(Saved entries)
──────────
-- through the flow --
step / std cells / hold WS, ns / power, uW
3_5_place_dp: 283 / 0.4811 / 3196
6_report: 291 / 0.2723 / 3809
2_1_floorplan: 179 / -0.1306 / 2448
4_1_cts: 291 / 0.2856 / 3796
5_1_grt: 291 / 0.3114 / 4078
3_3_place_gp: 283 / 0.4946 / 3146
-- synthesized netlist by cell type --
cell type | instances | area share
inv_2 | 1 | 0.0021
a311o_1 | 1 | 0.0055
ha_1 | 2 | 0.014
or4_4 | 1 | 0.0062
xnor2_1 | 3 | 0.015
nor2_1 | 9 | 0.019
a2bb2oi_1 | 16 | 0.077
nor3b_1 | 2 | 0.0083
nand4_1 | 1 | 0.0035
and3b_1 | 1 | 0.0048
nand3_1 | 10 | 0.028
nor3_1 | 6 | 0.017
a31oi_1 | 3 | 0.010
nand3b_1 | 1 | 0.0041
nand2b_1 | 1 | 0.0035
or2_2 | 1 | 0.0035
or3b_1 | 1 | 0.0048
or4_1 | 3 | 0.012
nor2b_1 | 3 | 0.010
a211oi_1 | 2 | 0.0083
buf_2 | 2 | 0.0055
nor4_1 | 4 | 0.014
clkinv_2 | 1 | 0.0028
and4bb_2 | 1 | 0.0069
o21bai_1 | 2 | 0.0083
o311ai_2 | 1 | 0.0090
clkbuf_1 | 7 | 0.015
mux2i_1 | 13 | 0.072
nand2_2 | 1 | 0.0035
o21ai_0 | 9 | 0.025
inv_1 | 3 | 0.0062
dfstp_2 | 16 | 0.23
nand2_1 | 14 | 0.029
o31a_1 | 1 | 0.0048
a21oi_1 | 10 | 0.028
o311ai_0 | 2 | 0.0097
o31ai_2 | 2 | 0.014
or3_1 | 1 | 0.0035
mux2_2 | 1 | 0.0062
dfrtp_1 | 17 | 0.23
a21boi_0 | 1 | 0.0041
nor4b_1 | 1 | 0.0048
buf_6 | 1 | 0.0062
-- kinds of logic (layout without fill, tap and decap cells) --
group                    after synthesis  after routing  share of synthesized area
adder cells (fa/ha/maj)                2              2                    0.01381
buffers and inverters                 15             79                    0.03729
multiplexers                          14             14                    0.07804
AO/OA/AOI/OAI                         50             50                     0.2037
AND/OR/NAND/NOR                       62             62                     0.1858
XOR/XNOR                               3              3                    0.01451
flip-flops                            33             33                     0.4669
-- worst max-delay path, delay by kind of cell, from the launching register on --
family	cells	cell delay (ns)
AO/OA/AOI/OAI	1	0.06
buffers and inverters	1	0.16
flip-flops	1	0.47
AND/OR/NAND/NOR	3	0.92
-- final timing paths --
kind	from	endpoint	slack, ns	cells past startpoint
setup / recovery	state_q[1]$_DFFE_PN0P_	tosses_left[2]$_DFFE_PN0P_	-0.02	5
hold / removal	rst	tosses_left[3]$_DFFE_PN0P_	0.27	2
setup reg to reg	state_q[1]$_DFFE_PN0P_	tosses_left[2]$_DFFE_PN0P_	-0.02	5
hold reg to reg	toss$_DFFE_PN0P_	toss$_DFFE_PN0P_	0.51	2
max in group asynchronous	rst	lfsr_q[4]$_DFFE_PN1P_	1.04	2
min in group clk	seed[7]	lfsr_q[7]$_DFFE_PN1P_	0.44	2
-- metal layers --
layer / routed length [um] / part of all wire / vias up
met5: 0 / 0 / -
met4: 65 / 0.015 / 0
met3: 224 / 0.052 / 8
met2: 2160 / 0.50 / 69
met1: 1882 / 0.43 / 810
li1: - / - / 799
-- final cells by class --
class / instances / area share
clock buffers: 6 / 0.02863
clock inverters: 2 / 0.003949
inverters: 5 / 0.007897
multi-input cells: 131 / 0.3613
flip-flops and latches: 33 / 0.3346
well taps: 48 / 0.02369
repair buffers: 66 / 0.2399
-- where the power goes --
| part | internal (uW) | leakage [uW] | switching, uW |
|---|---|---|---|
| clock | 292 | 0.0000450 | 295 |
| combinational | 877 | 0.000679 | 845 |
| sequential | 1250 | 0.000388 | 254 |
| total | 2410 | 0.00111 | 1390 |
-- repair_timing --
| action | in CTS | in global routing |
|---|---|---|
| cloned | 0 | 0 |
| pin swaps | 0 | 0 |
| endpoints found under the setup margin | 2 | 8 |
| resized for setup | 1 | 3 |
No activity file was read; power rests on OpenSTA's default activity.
──────────
The exact wording of every entry above should be written out again.

-- through the flow --
step / std cells / hold WS, ns / power, uW
3_5_place_dp: 283 / 0.4811 / 3196
6_report: 291 / 0.2723 / 3809
2_1_floorplan: 179 / -0.1306 / 2448
4_1_cts: 291 / 0.2856 / 3796
5_1_grt: 291 / 0.3114 / 4078
3_3_place_gp: 283 / 0.4946 / 3146
-- synthesized netlist by cell type --
cell type | instances | area share
inv_2 | 1 | 0.0021
a311o_1 | 1 | 0.0055
ha_1 | 2 | 0.014
or4_4 | 1 | 0.0062
xnor2_1 | 3 | 0.015
nor2_1 | 9 | 0.019
a2bb2oi_1 | 16 | 0.077
nor3b_1 | 2 | 0.0083
nand4_1 | 1 | 0.0035
and3b_1 | 1 | 0.0048
nand3_1 | 10 | 0.028
nor3_1 | 6 | 0.017
a31oi_1 | 3 | 0.010
nand3b_1 | 1 | 0.0041
nand2b_1 | 1 | 0.0035
or2_2 | 1 | 0.0035
or3b_1 | 1 | 0.0048
or4_1 | 3 | 0.012
nor2b_1 | 3 | 0.010
a211oi_1 | 2 | 0.0083
buf_2 | 2 | 0.0055
nor4_1 | 4 | 0.014
clkinv_2 | 1 | 0.0028
and4bb_2 | 1 | 0.0069
o21bai_1 | 2 | 0.0083
o311ai_2 | 1 | 0.0090
clkbuf_1 | 7 | 0.015
mux2i_1 | 13 | 0.072
nand2_2 | 1 | 0.0035
o21ai_0 | 9 | 0.025
inv_1 | 3 | 0.0062
dfstp_2 | 16 | 0.23
nand2_1 | 14 | 0.029
o31a_1 | 1 | 0.0048
a21oi_1 | 10 | 0.028
o311ai_0 | 2 | 0.0097
o31ai_2 | 2 | 0.014
or3_1 | 1 | 0.0035
mux2_2 | 1 | 0.0062
dfrtp_1 | 17 | 0.23
a21boi_0 | 1 | 0.0041
nor4b_1 | 1 | 0.0048
buf_6 | 1 | 0.0062
-- kinds of logic (layout without fill, tap and decap cells) --
group                    after synthesis  after routing  share of synthesized area
adder cells (fa/ha/maj)                2              2                    0.01381
buffers and inverters                 15             79                    0.03729
multiplexers                          14             14                    0.07804
AO/OA/AOI/OAI                         50             50                     0.2037
AND/OR/NAND/NOR                       62             62                     0.1858
XOR/XNOR                               3              3                    0.01451
flip-flops                            33             33                     0.4669
-- worst max-delay path, delay by kind of cell, from the launching register on --
family	cells	cell delay (ns)
AO/OA/AOI/OAI	1	0.06
buffers and inverters	1	0.16
flip-flops	1	0.47
AND/OR/NAND/NOR	3	0.92
-- final timing paths --
kind	from	endpoint	slack, ns	cells past startpoint
setup / recovery	state_q[1]$_DFFE_PN0P_	tosses_left[2]$_DFFE_PN0P_	-0.02	5
hold / removal	rst	tosses_left[3]$_DFFE_PN0P_	0.27	2
setup reg to reg	state_q[1]$_DFFE_PN0P_	tosses_left[2]$_DFFE_PN0P_	-0.02	5
hold reg to reg	toss$_DFFE_PN0P_	toss$_DFFE_PN0P_	0.51	2
max in group asynchronous	rst	lfsr_q[4]$_DFFE_PN1P_	1.04	2
min in group clk	seed[7]	lfsr_q[7]$_DFFE_PN1P_	0.44	2
-- metal layers --
layer / routed length [um] / part of all wire / vias up
met5: 0 / 0 / -
met4: 65 / 0.015 / 0
met3: 224 / 0.052 / 8
met2: 2160 / 0.50 / 69
met1: 1882 / 0.43 / 810
li1: - / - / 799
-- final cells by class --
class / instances / area share
clock buffers: 6 / 0.02863
clock inverters: 2 / 0.003949
inverters: 5 / 0.007897
multi-input cells: 131 / 0.3613
flip-flops and latches: 33 / 0.3346
well taps: 48 / 0.02369
repair buffers: 66 / 0.2399
-- where the power goes --
| part | internal (uW) | leakage [uW] | switching, uW |
|---|---|---|---|
| clock | 292 | 0.0000450 | 295 |
| combinational | 877 | 0.000679 | 845 |
| sequential | 1250 | 0.000388 | 254 |
| total | 2410 | 0.00111 | 1390 |
-- repair_timing --
| action | in CTS | in global routing |
|---|---|---|
| cloned | 0 | 0 |
| pin swaps | 0 | 0 |
| endpoints found under the setup margin | 2 | 8 |
| resized for setup | 1 | 3 |
No activity file was read; power rests on OpenSTA's default activity.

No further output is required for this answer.